AFF A250 / FAS500fでコントローラが予期せずリブートし、パートナーの自動テイクオーバーおよびギブバックが実行される
環境
- FAS500f
- AFF A250
- BMC ファームウェア 15.3 以下
問題
- パートナーからの自動テイクオーバーとギブバックで、予期しないノードがリブートされました。
- ノードがリブートしても、疑いのある EMS メッセージが表示されない。例:
Sun Jan 02 01:25:45 +0200 [node_name-01: config_thread: raid.rg.scrub.summary.lw:notice]: Scrub found 0 RAID write signature inconsistencies in /aggregate/plex0/rg0.

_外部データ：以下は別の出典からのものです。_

<file path="design/flow/config.mk">
export PLATFORM = sky130hd
export DESIGN_NAME = S_ram
export DESIGN_NICKNAME = S_ram
export VERILOG_FILES = /design/flow/design.v
export SDC_FILE = /design/flow/constraint.sdc
export NUM_CORES = 4
export LEC_CHECK = 1
export CORE_UTILIZATION = 30
</file>
<file path="design/flow/constraint.sdc">
current_design S_ram

set clk_period 118.8
set clk_io_pct 0.2

create_clock -name clk0 -period $clk_period [get_ports {clk}]

set non_clock_inputs [all_inputs -no_clocks]
set_input_delay [expr $clk_period * $clk_io_pct] -clock clk0 $non_clock_inputs
set_output_delay [expr $clk_period * $clk_io_pct] -clock clk0 [all_outputs]
</file>
<file path="design/flow/run.sh">
#!/bin/bash
# OpenROAD 26Q1-2900-gdf79404cd8, Yosys 0.63+post, stock flow scripts
make -C /OpenROAD-flow-scripts/flow DESIGN_CONFIG=/design/flow/config.mk WORK_HOME=/design/flow/orfs finish
</file>
`flow/design.v`:
```
module ceroToSevenFSM (
    input wire clk,
    input wire re,
    output wire [3:0] Salida
);
localparam [3:0] 
    S0 = 3'b000,
    S1 = 3'b001,
    S2 = 3'b010,
    S3 = 3'b011,
    S4 = 3'b100,
    S5 = 3'b101,
    S6 = 3'b110,
    S7 = 3'b111;
reg [3:0] state_reg;  
reg [3:0] state_next;  
always @(posedge clk, posedge re) begin
    if(re)begin
        state_reg <= S0;            
    end else begin
        state_reg <= state_next;
    end
end
always @(*) begin
    state_next = state_reg;
    case (state_reg)
        S0: state_next = S1;
        S1: state_next = S2;
        S2: state_next = S3;
        S3: state_next = S4;
        S4: state_next = S5;
        S5: state_next = S6;
        S6: state_next = S7;
        S7: state_next = S0; 
        default: state_next = state_reg;
    endcase
end
assign Salida[3] = state_reg[3];
assign Salida[2] = state_reg[2];
assign Salida[1] = state_reg[1];
assign Salida[0] = state_reg[0];
endmodule
```
## config.mk

```make
export PLATFORM = sky130hd
export DESIGN_NAME = ram16words
export DESIGN_NICKNAME = ram16words
export VERILOG_FILES = /design/flow/design.v
export SDC_FILE = /design/flow/constraint.sdc
export NUM_CORES = 4
export LEC_CHECK = 1
export CORE_AREA = 10 10 78 78
export DIE_AREA = 0 0 88 88
```

## constraint.sdc

```tcl
current_design ram16words

set clk_period 1.2
set clk_io_pct 0.2

create_clock -name clk0 -period $clk_period [get_ports {clk}]

set non_clock_inputs [all_inputs -no_clocks]
set_input_delay [expr $clk_period * $clk_io_pct] -clock clk0 $non_clock_inputs
set_output_delay [expr $clk_period * $clk_io_pct] -clock clk0 [all_outputs]
```

## design.v

```verilog
module ram16words 
# 
(
parameter b = 4,  
          N = 4  
)
(
    input wire clk,
    input wire we,  
    input wire [N-1:0] address,
    input wire [b-1:0] write_data,
    output reg [b-1:0] read_data
);
reg [b-1:0] memory [0:N-1];  
always @(posedge clk) begin
    if (we) begin  
        memory[address] <= write_data;  
    end
end
always @(*) begin
    read_data <= memory[address];  
end
endmodule
```
**design/flow/run.sh**
```bash
#!/bin/bash
# OpenROAD 26Q1-2900-gdf79404cd8, Yosys 0.63+post, stock flow scripts
make -C /OpenROAD-flow-scripts/flow DESIGN_CONFIG=/design/flow/config.mk WORK_HOME=/design/flow/orfs finish
```
**design/flow/config.mk**
```make
export PLATFORM = sky130hd
export DESIGN_NAME = secuenciarNotas
export DESIGN_NICKNAME = secuenciarNotas
export VERILOG_FILES = /design/flow/design.v
export SDC_FILE = /design/flow/constraint.sdc
export NUM_CORES = 4
export LEC_CHECK = 1
export CORE_UTILIZATION = 40
```
**design/flow/constraint.sdc**
```tcl
current_design secuenciarNotas

set clk_period 4.1
set clk_io_pct 0.2

create_clock -name clk0 -period $clk_period [get_ports {clk}]

set non_clock_inputs [all_inputs -no_clocks]
set_input_delay [expr $clk_period * $clk_io_pct] -clock clk0 $non_clock_inputs
set_output_delay [expr $clk_period * $clk_io_pct] -clock clk0 [all_outputs]
```
**design/flow/design.v**
```verilog
module freqdividerM(
    input wire clk,
    output wire clk_salida
);
parameter M = 45801;  
localparam N = $clog2(M);
reg [N-1:0] contadorParaDividir = 0;
always @(posedge clk)
  if (contadorParaDividir == M - 1) 
    contadorParaDividir <= 0;
  else 
    contadorParaDividir <= contadorParaDividir + 1;
assign clk_salida = contadorParaDividir[N-1];
endmodule
module secuenciarNotas(
    input wire clk, 
    output reg square_wave_final
);
wire Do_plus, Do, Re, Mi, Fa, Sol, La, Si, La_numeral;
reg [5:0] sel = 0;
wire clk2;
parameter C_plus = 22944;
parameter C = 45801;
parameter D = 40816;
parameter E = 36363;
parameter F = 34383;
parameter G = 30612;
parameter A = 27272;
parameter B = 24291;
parameter A_numeral = 25751;
parameter freqClk2 = 2800000;
freqdividerM #(C_plus)
  DO_plus (
    .clk(clk),
    .clk_salida(Do_plus)
);
freqdividerM #(C)
  DO (
    .clk(clk),
    .clk_salida(Do)
);
freqdividerM #(D)
  RE (
    .clk(clk),
    .clk_salida(Re)
);
freqdividerM #(E)
  MI (
    .clk(clk),
    .clk_salida(Mi)
);
freqdividerM #(F)
  FA (
    .clk(clk),
    .clk_salida(Fa)
);
freqdividerM #(G)
  SOL (
    .clk(clk),
    .clk_salida(Sol)
);
freqdividerM #(A)
  LA (
    .clk(clk),
    .clk_salida(La)
);
freqdividerM #(A_numeral)
  A_NUM (
    .clk(clk),
    .clk_salida(La_numeral)
);
freqdividerM #(freqClk2)
  CLK2 (
    .clk(clk),
    .clk_salida(clk2)
);
always @*
  case (sel)
     0 : square_wave_final <= Do;
     1 : square_wave_final <= 0;
     2 : square_wave_final <= Do;
     3 : square_wave_final <= 0;
     4 : square_wave_final <= Re;
     5 : square_wave_final <= 0;
     6 : square_wave_final <= Do;
     7 : square_wave_final <= 0;
     8 : square_wave_final <= Fa;
     9 : square_wave_final <= 0;
     10 : square_wave_final <= Mi;
     11 : square_wave_final <= 0;
     12 : square_wave_final <= 0;
     13 : square_wave_final <= Do;
     14 : square_wave_final <= 0;
     15 : square_wave_final <= Do;
     16 : square_wave_final <= 0;
     17 : square_wave_final <= Re;
     18 : square_wave_final <= 0;
     19 : square_wave_final <= Do;
     20 : square_wave_final <= 0;
     21 : square_wave_final <= Sol;
     22 : square_wave_final <= 0;
     23 : square_wave_final <= Fa;
     24 : square_wave_final <= 0;
     25 : square_wave_final <= 0;
     26 : square_wave_final <= Do;
     27 : square_wave_final <= 0;
     28 : square_wave_final <= Do;
     29 : square_wave_final <= 0;
     30 : square_wave_final <= Do_plus;
     31 : square_wave_final <= 0;
     32 : square_wave_final <= La;
     33 : square_wave_final <= 0;
     34 : square_wave_final <= Fa;
     35 : square_wave_final <= 0;
     36 : square_wave_final <= Mi;
     37 : square_wave_final <= 0;
     38 : square_wave_final <= Re;
     39 : square_wave_final <= 0;
     40 : square_wave_final <= 0;
     41 : square_wave_final <= La_numeral;
     42 : square_wave_final <= 0;
     43 : square_wave_final <= La_numeral;
     44 : square_wave_final <= 0;
     45 : square_wave_final <= La;
     46 : square_wave_final <= 0;
     47 : square_wave_final <= Fa;
     48 : square_wave_final <= 0;
     49 : square_wave_final <= Sol;
     50 : square_wave_final <= 0;
     51 : square_wave_final <= Fa;
     default : square_wave_final <= 0;
  endcase
always @(posedge clk2) begin
  sel <= sel + 1;
end
endmodule
```
==> results.py <==
# Generated from Yosys and OpenROAD reports
metrics = {
    "global_routing": {
        "overflow": 0,
        "grt_pass1_wl_mm": 19.27,
        "antenna_found_initial": 0,
        "grtUsageTotal": 0.1414,
        "grt_max_degree": 17,
        "met2_usage": 0.2152,
        "gr-usage-met1": 0.2180,
        "met3_usage": 0.03196,
        "top_usage_layer": "met1",
        "grt_pass1_vias": 4358,
    },
    "route": {
        "drc": 0,
        "dr_total_vias": 4643,
        "wl_per_cell_um": 11.46,
        "avgViaCountPerCell": 4.976,
        "ant_nets": 0,
        "wl_mm": 10.69,
        "diodes": 0,
        "drtIter0Drc": 235,
        "dr.pass1.iters": 5,
    },
    "setup_path": {
        "critPathArrivalTime_ps": 1970,
        "path_delay_family": "AND-OR/OR-AND gates",
        "path_cells": "o211ai_1 -> nor4_1 -> a41oi_1 -> o2111ai_1 -> a311o_1 -> clkdlybuf4s50_1",
        "r2r_slack_ps": 2090,
        "crit_path_max_incr_delay_ps": 470,
        "cp_max_fo": 3,
        "reg2reg_depth": 4,
        "critPathLaunchType": "flop",
        "critPathRequiredTime_ps": 3280,
        "critPathCaptureType": "output pin",
        "rr_endpoint": "CLK2.contadorParaDividir[19]",
        "crit_type": "flop to output pin",
        "timing.rr.start": "CLK2.contadorParaDividir[21]",
        "cp_slowest_cell": "clkdlybuf4s50_1",
        "crit_buf_inv": 1,
    },
    "cells_and_area": {
        "final_cells": 933,
        "lay_top_cells": "dfxtp_1, nor2_1, xor2_1",
        "area_growth_syn_to_layout_pct": 13.74,
        "layout_top_cell": "dfxtp_1",
        "drive_above_1_share": 0.05858,
    },
    "yosys": {
        "yosysWarnings": 10,
        "ys_ff": 152,
        "ys_cells": 695,
        "ys_seq_share": 0.4673,
        "syn_area_mm2": 0.006511,
        "ys_async_sr_fraction": 0,
        "synth-edff-count": 0,
        "synth.distinct_cells": 52,
        "synth.top_cell.area_share": 0.4673,
        "yosys_area_mm2": 0.006511,
        "syn_avg_cell_area_um2": 9.369,
        "top_area_cell": "dfxtp_1",
        "synthCells": 695,
        "topCellsByArea": "dfxtp_1, xor2_1, xnor2_1",
        "ff_type": "dfxtp_1",
    },
    "min_path": {
        "whs_path_depth": 1,
        "hold_class": "flop to flop",
        "worstHoldStart": "RE.contadorParaDividir[0]",
        "min_to": "RE.contadorParaDividir[0]",
    },
    "final_timing": {
        "unconstrained_endpoints": 6,
        "tightest_slew_ps": 714.8,
        "period_used_share": 0.6809,
        "setup_violations": 0,
        "fin_setup_tns_ps": 0,
        "timing.final.crit_period_ps": 2792,
        "final_max_slew_viol_count": 0,
        "unclocked_regs": 6,
        "hold_viol": 0,
        "fin_skew_ps": 7.586,
        "timing.fmax_mhz": 358.2,
        "slew_headroom": 0.5199,
        "rsz0062_at_grt": "no",
    },
    "clock_tree": {
        "numCtsBuffers": 17,
        "cts_tree": "done",
        "clkLatencyLatePin_ps": 410,
        "cts_resized": 0,
        "cts-root-buf": "clkbuf_16",
        "h-tree-depth": 4,
        "post_cts_buffers": 0,
        "cts.clk_slew.worst_paths_ps": 60,
        "cts_buffer_depth": 2,
        "cts_hold_buffers": 0,
    },
    "power": {
        "p_per_area_mw_per_mm2": 427.6,
        "power_switching_share": 0.1761,
        "p_clk_frac": 0.552,
        "seqPwrFrac": 0.448,
        "p_int_mw": 2.609,
        "p_switching_mw": 0.5577,
        "ir_worst_vdd_uv": 326.8,
        "power.leakage_nw": 2.818,
        "p_comb_frac": 0,
        "total_power_mw": 3.166,
    },
    "place": {
        "dp_hpwl_mm": 7.069,
        "gp_congestion": 0.8189,
        "io_buffers": 1,
        "place_inst": 901,
    },
    "floorplan": {
        "initCoreUtil": 0.4099,
        "core_area_mm2": 0.01589,
        "die-area_mm2": 0.01679,
        "die_x_um": 129.6,
        "die_h_um": 129.6,
        "row_count": 46,
        "pin_count": 2,
    },
    "flow_run": {
        "drv_cap": 0,
        "warnings": 32,
    },
    "outcome": {
        "status": "finished clean",
    },
}
==> how the worst max path moves through the flow <==
| stage | from | endpoint | slack (ps) | depth (start not counted) |
|---|---|---|---|---|
| finish | A_NUM.contadorParaDividir[14] | square_wave_final | 1310 | 6 |
| global route | A_NUM.contadorParaDividir[14] | square_wave_final | 1200 | 6 |
| CTS | A_NUM.contadorParaDividir[14] | square_wave_final | 1300 | 6 |
==> area by class of cell <==
type	count	area, µm²
Sequential cell	152	3043
Inverter	17	63.81
Clock buffer	23	478.0
Multi-Input combinational cell	515	3341
Timing Repair Buffer	1	10.01
Tap cell	216	270.3
Fill cell	1424	8479
Clock inverter	9	200.2
==> logic make-up after synthesis <==
group	synth area share
compound gates	0.03017
xor+xnor	0.1614
buf+inv	0.01960
mux	0.006341
flops	0.4673
simple gates	0.2825
fa+ha+maj	0.03267
==> synthesized netlist by cell type (2+ instances only) <==
library cell  count
or4_1             3
o21ai_1           2
buf_2             5
and4_1            9
nand4_1          34
dfxtp_1         152
and3_1           21
xor2_1           63
ha_1             17
nor3_4            2
buf_4             2
nand2b_1          6
o21a_1            2
nand4b_1          5
nor4_1            5
or3_1             5
nor4_4            2
a21oi_1           8
nand2_1          48
clkbuf_1          2
mux2i_1           3
nand3b_1          4
nor3_1           13
a41oi_1           2
nor2_1          104
nor4b_1           3
inv_1            17
xnor2_1          57
nand3_1          58
and2_1            3
nor2b_1           6
o21ai_0          11
nor3_2            2
==> registers in the layout, summed over array words and instances, names as in the netlist <==
| register | flops |
|---|---|
| DO.contadorParaDividir | 16 |
| CLK2.contadorParaDividir | 22 |
| A_NUM.contadorParaDividir | 15 |
| sel | 6 |
| RE.contadorParaDividir | 16 |
| SOL.contadorParaDividir | 15 |
| DO_plus.contadorParaDividir | 15 |
| LA.contadorParaDividir | 15 |
| FA.contadorParaDividir | 16 |
| MI.contadorParaDividir | 16 |
==> per-stage QoR <==
step	instance area [µm²]	hold slack (ps)	util	setup WS, ps
detailed placement	6728	444.4	0.4235	1733
finish	7406	449.5	0.4662	1308
floorplan	6511	412.8	-	2305
CTS	7406	455.7	0.4662	1298
global route	7406	477.8	0.4662	1197
global placement	6728	423.5	0.4235	1748
==> metal layers <==
layer,share of wire,up-vias
met4,0.0036,0
met5,0,-
li1,-,2418
met1,0.53,2183
met3,0.026,2
met2,0.44,40
==> power by group through the flow <==
stage / logic, mW / clock network, mW / registers (mW)
after CTS: 0.00000127 / 1.78 / 1.42
final: 0.00000127 / 1.75 / 1.42
after global routing: 0.00000127 / 1.85 / 1.42
Power figures rest on the tool's default switching activity, not on a simulated workload.
**./design.v**
```verilog
module full_adder(a,b,cin,sum,cout);
input a,b,cin;
output sum;
output cout;
wire w1,w2,w3;
xor (sum,a,b,cin);
and(w1,a,b);
and(w2,b,cin);
and(w3,a,cin);
or(cout,w1,w2,w3);
endmodule
module ripple(a,b,cin,sum,cout);
input [3:0]a;
input [3:0]b;
input	cin;
output [3:0]sum; 
output cout;
wire c1,c2,c3;
full_adder fa0 (.a(a[0]), .b(b[0]), .cin(cin), .sum(sum[0]), .cout(c1));
full_adder fa1 (.a(a[1]), .b(b[1]), .cin(c1),  .sum(sum[1]), .cout(c2));
full_adder fa2 (.a(a[2]), .b(b[2]), .cin(c2),  .sum(sum[2]), .cout(c3));
full_adder fa3 (.a(a[3]), .b(b[3]), .cin(c3),  .sum(sum[3]), .cout(cout));
endmodule
```
**./run.sh**
```bash
#!/bin/bash
# OpenROAD 26Q1-2900-gdf79404cd8, Yosys 0.63+post, stock flow scripts
make -C /OpenROAD-flow-scripts/flow DESIGN_CONFIG=/design/flow/config.mk WORK_HOME=/design/flow/orfs finish
```
**./config.mk**
```make
export PLATFORM = sky130hd
export DESIGN_NAME = ripple
export DESIGN_NICKNAME = ripple
export VERILOG_FILES = /design/flow/design.v
export SDC_FILE = /design/flow/constraint.sdc
export NUM_CORES = 4
export LEC_CHECK = 1
export CORE_AREA = 10 10 70 70
export DIE_AREA = 0 0 80 80
```
**./constraint.sdc**
```tcl
current_design ripple

set clk_period 2.3
set clk_io_pct 0.2

create_clock -name clk0 -period $clk_period

set non_clock_inputs [all_inputs -no_clocks]
set_input_delay [expr $clk_period * $clk_io_pct] -clock clk0 $non_clock_inputs
set_output_delay [expr $clk_period * $clk_io_pct] -clock clk0 [all_outputs]
```
==> job_summary.md <==
## Synthesis and layout report

| Metric | Value |
|---|---|
| Status | finished, violations left |
| Violated checks | negative setup slack |
| GPL Wtd Cong | 0.661 |
| Hold Path Class | in -> out |
| Crit path DAT | 2110 ps |
| Via density per instance | 1.66 |
| Pwr Density | 179 nW/um2 |
| Die H | 80 um |
| Fill cells | 404 |
| Crit path DRT | 1840 ps |
| Dominant combinational family | adder cells |
| Hold_ws | 1550 ps |
| Die ar. | 6400 um2 |
| Final wirelength | 505 um |
| WHS Endpoint | sum[1] |
| Initial antenna violation count | 0 |
| Synth Seq Share | 0% |
| Slew Limit Fails | 0 |
| CP Cell Sequence | buf_6, inv_4, fa_2, inv_2, fa_2, fa_2, inv_2, fa_1, inv_1, buf_2 |
| ANT cells | 0 |
| Layout area overhead | 112% |
| Via count | 123 |
| Total power draw | 0.0561 mW |
| Share of cells above drive strength 1 | 50.0% |
| Die width | 80 um |
| Init Core Util | 4.32% |
| Delay of the slowest critical-path stage | 400 ps |
| DRC violations left | 0 |
| Yosys chip area | 148 um2 |
| Synthesized cell area | 148 um2 |
| First-pass GRT wire length | 696 um |
| CP max stage cell | fa_1 |
| GRT overflow | 0 |
| Most used cell, CP | fa_2 |
| Simple-Gate Area Share | 0% |
| Total GRT Usage | 1.44% |
| Hold Crit Start | b[1] |
| Leakage power | 0.141 nW |
| CP startpoint kind | input pin |
| Core Footprint | 3420 um2 |
| Post-DRT Antenna Nets | 0 |
| Minimum clock period after layout | 2570 ps |
| I/O pin count | 14 |
| WL per Instance | 6.82 um |
| Setup ws final | -267 ps |
| # rows | 21 |
| Unrepaired setup endpoints after global routing | yes |
| Final HPWL DP | 513 um |
| Final std cells w/o fill | 74 |
| Initial drt markers | 0 |
| Max_cap viols | 0 |
| Setup TNS | -337 ps |
| Total of warnings raised by yosys | 0 |
| Area leader share | 54.2% |
| Clock Buffer Count | 0 |
| Final setup violation count | 2 |
| Final period util | 112% |
| Final instance area | 313 um2 |
| Final sequential cell count | 0 |
| # Cells Yosys | 18 |
| Max Clock Freq | 389 MHz |
| Unique cell type count in the Yosys netlist | 3 |
| Post-synthesis cell count | 18 |
| Final Core Density | 9.16% |
| Largest fanout on the critical path | 1 |
| Critical path endpoint category | output port |
| Yosys aoi share | 0% |
| Mux share | 0% |
| Pre-CTS setup slack | -1000 ps |
| WP buf/inv | 6 |
| Dominant cell type by area after synthesis | fa_1 |
| Synth Area per Inst | 8.20 um2 |
| PortBufs | 14 |
| Critical Path Stages | 10 |
| Top cells, area | fa_1 54%, inv_1 25%, buf_4 20% |
| Dpl cell area | 320 um2 |
| Worst slew pin tran | 110 ps |
| Vias in the first global route | 135 |
| Flop area | 0 um2 |
| XOR/XNOR Area Share | 0% |
| Most numerous logic cells after layout | 5 x inv_1, 5 x clkdlybuf4s50_1 |
| Dpl cells | 74 |
| Log Warnings | 35 |
| Critical path class | in -> out |
| Worst VDD drop | 0.0199 mV |
| Worst relative slew slack | 92.7% |
| Crit path max-delay family | adder cells |
| Final Hold Vio Count | 0 |
| Worst hold stages | 3 |
| First drt pass iteration count | 1 |
| Adders+Majority by Area | 54.2% |
| Largest net degree at the start of global routing | 2 |
[per-layer routing]
| metal | part of all wire, % | GRT usage, % |
|---|---|---|
| met5 | 0 | 0 |
| met4 | 0 | 0 |
| met3 | 20 | 1.25 |
| met2 | 46 | 2.41 |
| met1 | 34 | 1.40 |
[layout make-up]
class	instances	area, um2	share of cell area (%)
Timing Repair Buffer	14	125	40.0
Inverter	10	42.5	13.6
Multi-Input combinational cell	4	87.6	28.0
Tap cell	46	57.6	18.4
[power by group]
| part | internal [mW] | switching (mW) | total, mW | leakage [nW] |
|---|---|---|---|---|
| Combinational | 0.0358 | 0.0203 | 0.0561 | 0.141 |
| Sequential | 0 | 0 | 0 | 0 |
| Clock | 0 | 0 | 0 | 0 |
| Total | 0.0358 | 0.0203 | 0.0561 | 0.141 |
[synthesized netlist by cell type]
cell type / n
inv_1: 10
buf_4: 4
fa_1: 4
[worst min-delay path, delay by kind of cell]
kind                       cells  cell delay, ps
buffers and inverters          2             430
adders and majority gates      1             200
[logic make-up (layout without fill, tap and decap cells)]
family | count (synthesis) | count (layout)
buffers and inverters | 14 | 24
adders and majority gates | 4 | 4
[timing repair]
| action | CTS | global route |
|---|---|---|
| hold endpoints to repair | 0 | 0 |
| buffers inserted | 0 | 0 |
| pin swaps | 4 | 3 |
| setup endpoints to repair | 5 | 3 |
| resized | 31 | 2 |
| hold buffers | 0 | 0 |
[worst max path at each step]
| stage | from | to | slack (ps) |
|---|---|---|---|
| CTS | cin | sum[3] | -340 |
| global route | cin | sum[3] | -330 |
| finish | cin | sum[3] | -270 |
Power is estimated from default activity; no workload was simulated.
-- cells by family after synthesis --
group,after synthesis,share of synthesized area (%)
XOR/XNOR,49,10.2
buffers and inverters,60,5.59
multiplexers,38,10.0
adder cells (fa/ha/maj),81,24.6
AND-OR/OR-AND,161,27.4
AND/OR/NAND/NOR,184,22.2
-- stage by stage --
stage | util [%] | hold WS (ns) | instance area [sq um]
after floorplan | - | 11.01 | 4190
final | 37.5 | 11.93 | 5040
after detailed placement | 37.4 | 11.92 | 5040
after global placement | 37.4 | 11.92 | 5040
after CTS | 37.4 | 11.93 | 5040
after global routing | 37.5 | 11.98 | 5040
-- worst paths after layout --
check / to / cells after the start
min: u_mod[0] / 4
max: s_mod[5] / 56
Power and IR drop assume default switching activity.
### run.sh
#!/bin/bash
# OpenROAD 26Q1-2900-gdf79404cd8, Yosys 0.63+post, stock flow scripts
make -C /OpenROAD-flow-scripts/flow DESIGN_CONFIG=/design/flow/config.mk WORK_HOME=/design/flow/orfs finish
### config.mk
export PLATFORM = sky130hd
export DESIGN_NAME = pip
export DESIGN_NICKNAME = pip
export VERILOG_FILES = /design/flow/design.v
export SDC_FILE = /design/flow/constraint.sdc
export NUM_CORES = 4
export LEC_CHECK = 1
export CORE_AREA = 10 10 70 70
export DIE_AREA = 0 0 80 80
### constraint.sdc
current_design pip

set clk_period 1.0
set clk_io_pct 0.2

create_clock -name clk0 -period $clk_period [get_ports {clk}]

set non_clock_inputs [all_inputs -no_clocks]
set_input_delay [expr $clk_period * $clk_io_pct] -clock clk0 $non_clock_inputs
set_output_delay [expr $clk_period * $clk_io_pct] -clock clk0 [all_outputs]
<file path="./design.v">
`timescale 1ns / 100ps
module hex_to_7seg(
    input        clk,
    input        reset,
    input  [3:0] hex,
    output [6:0] segment     
    );
    assign segment = (hex == 4'b0_000) ? 7'b100_0000:  
                     (hex == 4'b0_001) ? 7'b111_1001:  
                     (hex == 4'b0_010) ? 7'b010_0100:  
                     (hex == 4'b0_011) ? 7'b011_0000:  
                     (hex == 4'b0_100) ? 7'b001_1001:  
                     (hex == 4'b0_101) ? 7'b001_0010:  
                     (hex == 4'b0_110) ? 7'b000_0010:  
                     (hex == 4'b0_111) ? 7'b111_1000:  
                     (hex == 4'b1_000) ? 7'b000_0000:  
                     (hex == 4'b1_001) ? 7'b001_0000:  
                     (hex == 4'b1_010) ? 7'b000_1000:  
                     (hex == 4'b1_011) ? 7'b000_0011:  
                     (hex == 4'b1_100) ? 7'b100_0110:  
                     (hex == 4'b1_101) ? 7'b010_0001:  
                     (hex == 4'b1_110) ? 7'b000_0110:  
                     (hex == 4'b1_111) ? 7'b000_1110:  
                                         7'b111_1111;  
endmodule
</file>
$ cat flow/run.sh
#!/bin/bash
# OpenROAD 26Q1-2900-gdf79404cd8, Yosys 0.63+post, stock flow scripts
make -C /OpenROAD-flow-scripts/flow DESIGN_CONFIG=/design/flow/config.mk WORK_HOME=/design/flow/orfs finish
$ cat flow/config.mk
export PLATFORM = sky130hd
export DESIGN_NAME = clk_divider
export DESIGN_NICKNAME = clk_divider
export VERILOG_FILES = /design/flow/design.v
export SDC_FILE = /design/flow/constraint.sdc
export NUM_CORES = 4
export LEC_CHECK = 1
export CORE_AREA = 10 10 108 108
export DIE_AREA = 0 0 118 118
$ cat flow/constraint.sdc
current_design clk_divider

set clk_period 6.4
set clk_io_pct 0.2

create_clock -name clk0 -period $clk_period [get_ports {clk_in}]

set non_clock_inputs [all_inputs -no_clocks]
set_input_delay [expr $clk_period * $clk_io_pct] -clock clk0 $non_clock_inputs
set_output_delay [expr $clk_period * $clk_io_pct] -clock clk0 [all_outputs]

Sun Jan 02 01:43:35 +0200 [node_name-01: kernel: netif.linkUp:info]: Ethernet lo0: Link up.
- BMC イベントと BMC リブート。例:
35d | 01/01/2022 | 10:39:55 | System Event #0xff | Timestamp Clock Sync | Asserted
35e | 01/01/2000 | 00:00:20 | System Event | Timestamp Clock Sync | Asserted
35f | 01/01/2000 | 00:00:20 | System Event #0xff | Timestamp Clock Sync | Asserted
360 | 01/01/2022 | 23:42:54 | System Event #0xff | Timestamp Clock Sync | Asserted
361 | 01/01/2022 | 23:42:54 | System Event | Timestamp Clock Sync | Asserted
362 | 01/01/2022 | 23:43:10 | Other FRU #0x50 |
363 | 01/01/2022 | 23:43:10 | Other FRU #0x50 |
364 | 01/01/2022 | 23:43:10 | Other FRU #0x50 |
365 | 01/01/2022 | 23:43:10 | Other FRU #0x50 |
366 | 01/01/2022 | 23:43:10 | Power Supply #0x20 | Presence detected | Asserted
367 | 01/01/2022 | 23:43:10 | Power Supply #0x25 | Presence detected | Asserted
368 | 01/01/2022 | 23:43:14 | Battery #0x4f | State Deasserted
369 | 01/01/2022 | 23:45:00 | System Event #0xff | Timestamp Clock Sync | Asserted
- パートナーテイクオーバーメッセージです。例:
Sun Jan 02 01:41:39 +0200 [node_name-02: cf_main: cf.fsm.partnerNotResponding:notice]: Failover monitor: partner not responding
Sun Jan 02 01:41:39 +0200 [node_name-02: cf_main: cf.fsm.takeoverCountdown:info]: Failover monitor: takeover scheduled in 10 seconds
Sun Jan 02 01:41:39 +0200 [node_name-02: cf_main: cf.fsm.takeoverByPartnerDisabled:error]: Failover monitor: takeover of node_name-02 by netapp03-06 disabled (HA interconnect error. Verify that the partner node is running and that the HA interconnect cabling is correct, if applicable. For further assistance, contact technical support).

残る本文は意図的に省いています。